It suffices to show that the (partial) derivative of (the induced distribution by) a piecewise-smooth function (in the sense of Definition 11) is a piecewise-smooth distribution. Since the sum in (5.1) is locally finite, it furthermore suffices to consider only a single summand and since the multiplication with a smooth function is well defined for general distributions, it suffices to show that the partial derivatives of the indicator function \(\chi _P\) for any polyhedral set \(P\subseteq T\times X\) are a piecewise-smooth distribution, which was already established in Corollary 14.
-
2.
First note that the intersection of two polyhedral sets is again a polyhedral set; hence, \(\sum _{i\in {\mathcal {I}}} \chi _{P_i\cap P} \beta _i\) is a piecewise-smooth function.
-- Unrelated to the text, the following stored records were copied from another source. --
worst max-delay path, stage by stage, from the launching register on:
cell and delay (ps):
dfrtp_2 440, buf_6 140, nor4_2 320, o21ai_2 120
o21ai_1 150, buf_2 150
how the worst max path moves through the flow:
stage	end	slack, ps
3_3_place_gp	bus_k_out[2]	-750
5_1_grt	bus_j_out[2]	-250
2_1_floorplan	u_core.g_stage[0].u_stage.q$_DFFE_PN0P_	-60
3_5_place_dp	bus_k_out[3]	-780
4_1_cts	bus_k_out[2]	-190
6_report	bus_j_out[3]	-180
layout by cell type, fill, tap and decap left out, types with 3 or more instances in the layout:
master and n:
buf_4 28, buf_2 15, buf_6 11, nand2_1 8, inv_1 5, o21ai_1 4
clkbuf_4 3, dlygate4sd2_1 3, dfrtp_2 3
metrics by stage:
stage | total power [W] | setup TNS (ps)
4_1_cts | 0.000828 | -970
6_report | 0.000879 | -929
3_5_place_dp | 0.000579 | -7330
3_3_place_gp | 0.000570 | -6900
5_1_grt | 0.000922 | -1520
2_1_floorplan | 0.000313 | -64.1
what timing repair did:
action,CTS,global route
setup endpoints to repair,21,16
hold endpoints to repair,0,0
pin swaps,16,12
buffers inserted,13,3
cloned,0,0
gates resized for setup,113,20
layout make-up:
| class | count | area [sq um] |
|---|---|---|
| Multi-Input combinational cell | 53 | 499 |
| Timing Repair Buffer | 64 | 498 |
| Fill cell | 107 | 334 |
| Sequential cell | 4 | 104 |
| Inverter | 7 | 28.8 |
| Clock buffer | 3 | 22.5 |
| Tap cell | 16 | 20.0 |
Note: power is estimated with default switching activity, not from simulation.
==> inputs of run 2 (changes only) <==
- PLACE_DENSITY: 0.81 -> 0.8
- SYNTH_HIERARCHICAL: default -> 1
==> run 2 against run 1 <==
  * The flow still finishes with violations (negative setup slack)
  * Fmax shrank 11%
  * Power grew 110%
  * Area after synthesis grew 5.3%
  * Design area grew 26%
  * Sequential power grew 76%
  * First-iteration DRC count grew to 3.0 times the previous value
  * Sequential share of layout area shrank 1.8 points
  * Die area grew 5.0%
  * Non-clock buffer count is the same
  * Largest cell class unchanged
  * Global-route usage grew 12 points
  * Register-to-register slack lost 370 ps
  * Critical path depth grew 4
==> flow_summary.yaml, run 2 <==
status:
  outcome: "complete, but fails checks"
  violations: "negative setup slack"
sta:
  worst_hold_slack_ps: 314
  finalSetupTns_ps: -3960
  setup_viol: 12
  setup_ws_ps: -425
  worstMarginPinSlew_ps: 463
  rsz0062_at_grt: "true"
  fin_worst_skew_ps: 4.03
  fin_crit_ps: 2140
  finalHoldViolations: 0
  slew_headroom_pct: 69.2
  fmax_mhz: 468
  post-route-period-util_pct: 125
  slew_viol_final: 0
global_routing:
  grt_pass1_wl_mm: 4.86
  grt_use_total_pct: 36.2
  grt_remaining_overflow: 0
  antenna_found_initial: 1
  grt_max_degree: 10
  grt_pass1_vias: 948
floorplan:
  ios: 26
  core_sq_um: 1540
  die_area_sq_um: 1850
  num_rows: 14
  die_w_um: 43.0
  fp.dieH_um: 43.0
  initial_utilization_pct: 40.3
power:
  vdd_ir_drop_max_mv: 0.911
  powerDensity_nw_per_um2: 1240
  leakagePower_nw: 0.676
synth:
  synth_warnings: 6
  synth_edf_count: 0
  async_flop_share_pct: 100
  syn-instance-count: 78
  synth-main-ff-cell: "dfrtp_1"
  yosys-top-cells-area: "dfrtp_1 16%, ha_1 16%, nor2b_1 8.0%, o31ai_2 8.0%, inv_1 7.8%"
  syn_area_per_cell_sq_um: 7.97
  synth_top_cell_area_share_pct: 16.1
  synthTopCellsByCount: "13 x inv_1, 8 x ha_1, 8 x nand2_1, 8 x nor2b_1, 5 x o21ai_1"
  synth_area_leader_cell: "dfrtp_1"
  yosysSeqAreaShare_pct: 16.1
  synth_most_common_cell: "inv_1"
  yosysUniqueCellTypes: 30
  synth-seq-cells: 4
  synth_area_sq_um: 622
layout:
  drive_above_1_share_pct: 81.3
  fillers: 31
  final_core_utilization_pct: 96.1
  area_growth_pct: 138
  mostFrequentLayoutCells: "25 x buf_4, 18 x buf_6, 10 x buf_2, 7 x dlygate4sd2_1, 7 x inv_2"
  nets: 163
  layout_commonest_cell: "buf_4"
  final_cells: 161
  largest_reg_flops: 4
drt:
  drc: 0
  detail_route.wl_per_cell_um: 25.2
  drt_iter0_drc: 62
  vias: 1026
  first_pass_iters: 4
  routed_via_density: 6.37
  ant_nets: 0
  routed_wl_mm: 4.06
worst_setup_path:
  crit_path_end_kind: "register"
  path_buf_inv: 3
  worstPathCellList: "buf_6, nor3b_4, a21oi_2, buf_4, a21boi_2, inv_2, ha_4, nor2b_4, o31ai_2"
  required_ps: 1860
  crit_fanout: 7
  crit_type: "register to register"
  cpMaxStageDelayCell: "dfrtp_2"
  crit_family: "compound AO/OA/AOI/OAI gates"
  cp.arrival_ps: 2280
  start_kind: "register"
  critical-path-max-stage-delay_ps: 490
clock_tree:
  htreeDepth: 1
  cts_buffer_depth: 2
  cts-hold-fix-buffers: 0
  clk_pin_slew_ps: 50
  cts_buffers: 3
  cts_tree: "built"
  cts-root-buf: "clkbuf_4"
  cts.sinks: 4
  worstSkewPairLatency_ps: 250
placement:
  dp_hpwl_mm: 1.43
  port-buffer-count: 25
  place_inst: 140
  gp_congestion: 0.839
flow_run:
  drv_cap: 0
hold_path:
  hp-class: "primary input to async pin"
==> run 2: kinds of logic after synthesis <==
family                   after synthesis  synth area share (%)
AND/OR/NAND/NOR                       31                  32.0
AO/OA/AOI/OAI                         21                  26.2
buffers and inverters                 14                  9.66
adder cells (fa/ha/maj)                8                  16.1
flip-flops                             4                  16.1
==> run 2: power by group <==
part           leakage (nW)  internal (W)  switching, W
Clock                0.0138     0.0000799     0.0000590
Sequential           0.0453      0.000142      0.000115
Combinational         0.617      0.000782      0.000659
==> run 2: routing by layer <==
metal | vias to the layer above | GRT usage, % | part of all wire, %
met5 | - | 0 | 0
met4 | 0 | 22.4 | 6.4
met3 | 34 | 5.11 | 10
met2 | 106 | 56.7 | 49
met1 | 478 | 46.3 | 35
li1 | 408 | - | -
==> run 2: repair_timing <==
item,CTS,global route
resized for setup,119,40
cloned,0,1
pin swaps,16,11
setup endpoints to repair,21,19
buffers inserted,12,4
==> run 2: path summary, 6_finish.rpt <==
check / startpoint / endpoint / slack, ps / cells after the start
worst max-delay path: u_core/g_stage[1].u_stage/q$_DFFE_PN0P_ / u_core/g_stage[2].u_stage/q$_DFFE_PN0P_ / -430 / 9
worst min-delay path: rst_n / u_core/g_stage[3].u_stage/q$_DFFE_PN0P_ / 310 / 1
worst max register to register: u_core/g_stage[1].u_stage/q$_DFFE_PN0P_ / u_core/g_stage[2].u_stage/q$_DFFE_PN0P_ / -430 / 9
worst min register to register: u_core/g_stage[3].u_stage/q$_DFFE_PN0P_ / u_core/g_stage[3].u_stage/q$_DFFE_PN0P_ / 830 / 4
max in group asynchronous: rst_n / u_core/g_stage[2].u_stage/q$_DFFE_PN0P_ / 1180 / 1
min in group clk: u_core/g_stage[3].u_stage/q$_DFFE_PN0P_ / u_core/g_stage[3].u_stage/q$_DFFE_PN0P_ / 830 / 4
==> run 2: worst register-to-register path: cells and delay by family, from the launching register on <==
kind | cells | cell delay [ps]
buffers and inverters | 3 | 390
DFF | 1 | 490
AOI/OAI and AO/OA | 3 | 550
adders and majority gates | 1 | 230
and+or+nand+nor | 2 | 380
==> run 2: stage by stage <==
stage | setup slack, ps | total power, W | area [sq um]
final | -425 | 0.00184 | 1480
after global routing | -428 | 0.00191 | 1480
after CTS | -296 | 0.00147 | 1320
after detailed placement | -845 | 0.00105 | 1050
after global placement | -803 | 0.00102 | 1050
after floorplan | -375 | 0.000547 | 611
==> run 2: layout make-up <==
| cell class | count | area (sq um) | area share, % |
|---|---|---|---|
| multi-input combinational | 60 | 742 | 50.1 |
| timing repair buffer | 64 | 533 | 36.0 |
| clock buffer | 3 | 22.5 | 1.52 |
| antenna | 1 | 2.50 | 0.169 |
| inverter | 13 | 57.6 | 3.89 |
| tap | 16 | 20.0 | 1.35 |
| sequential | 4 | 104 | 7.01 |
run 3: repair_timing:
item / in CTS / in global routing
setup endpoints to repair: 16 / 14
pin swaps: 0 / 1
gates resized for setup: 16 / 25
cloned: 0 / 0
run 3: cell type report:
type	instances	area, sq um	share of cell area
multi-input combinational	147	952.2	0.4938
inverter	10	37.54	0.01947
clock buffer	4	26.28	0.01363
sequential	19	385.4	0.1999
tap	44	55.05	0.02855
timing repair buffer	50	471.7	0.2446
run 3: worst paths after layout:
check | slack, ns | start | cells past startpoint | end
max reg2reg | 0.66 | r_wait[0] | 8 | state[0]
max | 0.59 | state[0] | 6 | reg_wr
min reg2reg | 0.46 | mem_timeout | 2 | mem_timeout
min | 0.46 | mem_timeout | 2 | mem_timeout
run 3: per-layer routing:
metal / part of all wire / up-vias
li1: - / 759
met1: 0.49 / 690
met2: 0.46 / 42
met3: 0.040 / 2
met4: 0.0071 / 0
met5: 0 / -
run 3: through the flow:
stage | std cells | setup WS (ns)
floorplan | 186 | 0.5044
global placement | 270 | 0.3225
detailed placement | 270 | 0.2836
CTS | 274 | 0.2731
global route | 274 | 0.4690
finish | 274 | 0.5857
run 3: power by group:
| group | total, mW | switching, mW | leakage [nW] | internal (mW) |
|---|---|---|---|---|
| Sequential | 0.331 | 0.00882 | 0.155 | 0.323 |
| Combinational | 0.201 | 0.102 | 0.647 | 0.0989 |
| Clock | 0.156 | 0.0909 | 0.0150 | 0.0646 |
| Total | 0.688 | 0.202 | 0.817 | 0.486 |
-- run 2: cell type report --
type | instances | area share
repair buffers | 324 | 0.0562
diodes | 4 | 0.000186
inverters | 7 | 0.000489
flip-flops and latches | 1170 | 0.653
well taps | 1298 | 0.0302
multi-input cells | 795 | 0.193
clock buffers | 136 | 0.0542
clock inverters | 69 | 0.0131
## config.mk

```make
export PLATFORM = sky130hd
export DESIGN_NAME = video_stream_arbiter_flat
export DESIGN_NICKNAME = d
export VERILOG_FILES = /design/src/rtl/video_stream_arbiter_if.sv /design/src/rtl/video_stream_arbiter.sv /design/src/flat_wrapper.sv
export SDC_FILE = /design/constraint.sdc
export NUM_CORES = 1
export LEC_CHECK = 0
export BUFFER_PORTS_ARGS = -buffer_cell sky130_fd_sc_hd__buf_2
export CORE_UTILIZATION = 35
export DETAILED_ROUTE_END_ITERATION = 6
export GPL_TIMING_DRIVEN = 0
export MAX_ROUTING_LAYER = met4
export PLACE_DENSITY = 0.66
export SLEW_MARGIN = 20
export SYNTH_ARGS = -nofsm -noshare
export SYNTH_HDL_FRONTEND = slang
export SYNTH_SLANG_ARGS = --single-unit
export TNS_END_PERCENT = 30
```

## constraint.sdc

```tcl
create_clock -name clk -period 2 [get_ports clk]
set_input_delay 0.5 -clock clk [delete_from_list [all_inputs] [get_ports clk]]
set_output_delay 0.5 -clock clk [all_outputs]
set_load 0.02 [all_outputs]
```
## src/rtl/multiplier_sequencer.sv

```systemverilog
`default_nettype none
// ============================================================================
// Module   : multiplier_sequencer
// Brief    : Control and buffering stage for a shift-and-add multiplier
//            datapath. Accepts operand pairs over a valid/ready handshake,
//            strobes the datapath through one init and N shift cycles, and
//            presents the 2N-bit product over an output valid/ready handshake.
// Revision : 1.0 - initial release
// ============================================================================
module multiplier_sequencer #(
  parameter int N = 4  // operand width, must be at least 2
) (
  input  logic             clock,
  input  logic             reset,
  // upstream operand handshake
  input  logic             in_valid,
  output logic             in_ready,
  input  logic [N-1:0]     in_multiplicand,
  input  logic [N-1:0]     in_multiplier,
  // downstream result handshake
  output logic             out_valid,
  input  logic             out_ready,
  output logic [2*N-1:0]   out_product,
  // datapath control and data
  output logic             do_init,
  output logic             do_shift,
  output logic [N-1:0]     dp_multiplicand,
  output logic [N-1:0]     dp_multiplier,
  input  logic [2*N-1:0]   dp_product,
  // status
  output logic             busy
);

  // Counter only has to hold N-1, so ceil(log2(N)) bits are enough.
  localparam int            CW       = (N > 1) ? $clog2(N) : 1;
  localparam logic [CW-1:0] CNT_LOAD = CW'(N - 1);

  localparam logic [1:0] S_IDLE  = 2'd0;
  localparam logic [1:0] S_INIT  = 2'd1;
  localparam logic [1:0] S_SHIFT = 2'd2;
  localparam logic [1:0] S_WB    = 2'd3;

  logic [1:0]     state_q, state_d;
  logic [CW-1:0]  cnt_q, cnt_d;
  logic [N-1:0]   mcand_q, mcand_d;
  logic [N-1:0]   mplier_q, mplier_d;
  logic           out_valid_q, out_valid_d;
  logic [2*N-1:0] product_q, product_d;

  logic           w_accept;
  logic           w_out_free;
  logic           w_wb_load;
  logic           w_cnt_zero;

  // An operand pair is taken only while idle; the output register is free
  // when empty or when its current contents leave in this very cycle.
  assign w_accept   = (state_q == S_IDLE) && in_valid;
  assign w_out_free = !out_valid_q || out_ready;
  assign w_wb_load  = (state_q == S_WB) && w_out_free;
  assign w_cnt_zero = (cnt_q == '0);

  // State register
  always_ff @(posedge clock) begin
    if (reset) begin
      state_q <= S_IDLE;
    end else begin
      state_q <= state_d;
    end
  end

  // Next-state logic: one init cycle, N shift cycles, then write-back
  always_comb begin
    state_d = state_q;
    case (state_q)
      S_IDLE:  if (in_valid)   state_d = S_INIT;
      S_INIT:                  state_d = S_SHIFT;
      S_SHIFT: if (w_cnt_zero) state_d = S_WB;
      S_WB:    if (w_out_free) state_d = S_IDLE;
      default:                 state_d = S_IDLE;
    endcase
  end

  // Output decode: strobes and status come straight from the state register
  always_comb begin
    in_ready = 1'b0;
    busy     = 1'b1;
    do_init  = 1'b0;
    do_shift = 1'b0;
    case (state_q)
      S_IDLE: begin
        in_ready = 1'b1;
        busy     = 1'b0;
      end
      S_INIT:  do_init  = 1'b1;
      S_SHIFT: do_shift = 1'b1;
      S_WB:    ;
      default: begin
        in_ready = 1'b0;
        busy     = 1'b1;
      end
    endcase
  end

  // Next values of the operand, counter and result registers
  always_comb begin
    mcand_d     = mcand_q;
    mplier_d    = mplier_q;
    cnt_d       = cnt_q;
    out_valid_d = out_valid_q;
    product_d   = product_q;

    // Operands are frozen after capture so the datapath sees stable values.
    if (w_accept) begin
      mcand_d  = in_multiplicand;
      mplier_d = in_multiplier;
    end

    // The counter counts down the remaining shift cycles after this one.
    if (state_q == S_INIT) begin
      cnt_d = CNT_LOAD;
    end else if ((state_q == S_SHIFT) && !w_cnt_zero) begin
      cnt_d = cnt_q - 1'b1;
    end

    // A write-back reload takes priority over a drain in the same cycle.
    if (w_wb_load) begin
      product_d   = dp_product;
      out_valid_d = 1'b1;
    end else if (out_valid_q && out_ready) begin
      out_valid_d = 1'b0;
    end
  end

  // Operand, counter and result registers
  always_ff @(posedge clock) begin
    if (reset) begin
      mcand_q     <= '0;
      mplier_q    <= '0;
      cnt_q       <= '0;
      out_valid_q <= 1'b0;
      product_q   <= '0;
    end else begin
      mcand_q     <= mcand_d;
      mplier_q    <= mplier_d;
      cnt_q       <= cnt_d;
      out_valid_q <= out_valid_d;
      product_q   <= product_d;
    end
  end

  assign dp_multiplicand = mcand_q;
  assign dp_multiplier   = mplier_q;
  assign out_valid       = out_valid_q;
  assign out_product     = product_q;

endmodule
`default_nettype wire

```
Furthermore, the intersection of a line-segment with a polyhedral set is again a line-segment (or empty); hence, \(D_P\) is again a piecewise-smooth distribution (taking into account the local finiteness property, which implies that evaluated at any test-function reduces to finite sums for which no convergence issues occur due to the restriction). \(\square \)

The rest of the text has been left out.